==== RECORD EXTRACTS ====
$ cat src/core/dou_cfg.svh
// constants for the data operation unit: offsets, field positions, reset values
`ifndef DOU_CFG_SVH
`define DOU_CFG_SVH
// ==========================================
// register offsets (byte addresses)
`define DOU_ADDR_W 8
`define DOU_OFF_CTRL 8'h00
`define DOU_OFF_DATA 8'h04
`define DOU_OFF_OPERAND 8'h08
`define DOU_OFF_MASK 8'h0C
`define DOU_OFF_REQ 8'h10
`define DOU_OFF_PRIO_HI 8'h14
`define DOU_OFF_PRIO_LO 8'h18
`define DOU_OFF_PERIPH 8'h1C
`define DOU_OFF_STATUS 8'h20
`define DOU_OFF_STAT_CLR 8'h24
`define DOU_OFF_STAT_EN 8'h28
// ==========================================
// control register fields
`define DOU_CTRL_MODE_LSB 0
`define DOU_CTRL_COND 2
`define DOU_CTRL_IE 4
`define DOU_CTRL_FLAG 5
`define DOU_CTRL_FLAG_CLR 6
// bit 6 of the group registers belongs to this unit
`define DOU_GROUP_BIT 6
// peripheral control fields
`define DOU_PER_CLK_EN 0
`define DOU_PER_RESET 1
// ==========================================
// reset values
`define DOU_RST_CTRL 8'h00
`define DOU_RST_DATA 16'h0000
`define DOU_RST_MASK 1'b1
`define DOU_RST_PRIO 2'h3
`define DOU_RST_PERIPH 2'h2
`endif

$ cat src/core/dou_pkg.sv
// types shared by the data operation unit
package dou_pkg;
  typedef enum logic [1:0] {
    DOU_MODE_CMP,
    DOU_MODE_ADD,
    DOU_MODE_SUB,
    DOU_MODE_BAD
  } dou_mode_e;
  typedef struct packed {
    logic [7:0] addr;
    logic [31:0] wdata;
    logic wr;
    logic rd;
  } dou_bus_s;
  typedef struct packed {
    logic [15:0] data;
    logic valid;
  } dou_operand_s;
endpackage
====
■ WORK REQUEST:
Copy out each line of the data containing the string "core".

■ EXERCISE RESPONSE:
$ cat src/core/dou_cfg.svh
$ cat src/core/dou_pkg.sv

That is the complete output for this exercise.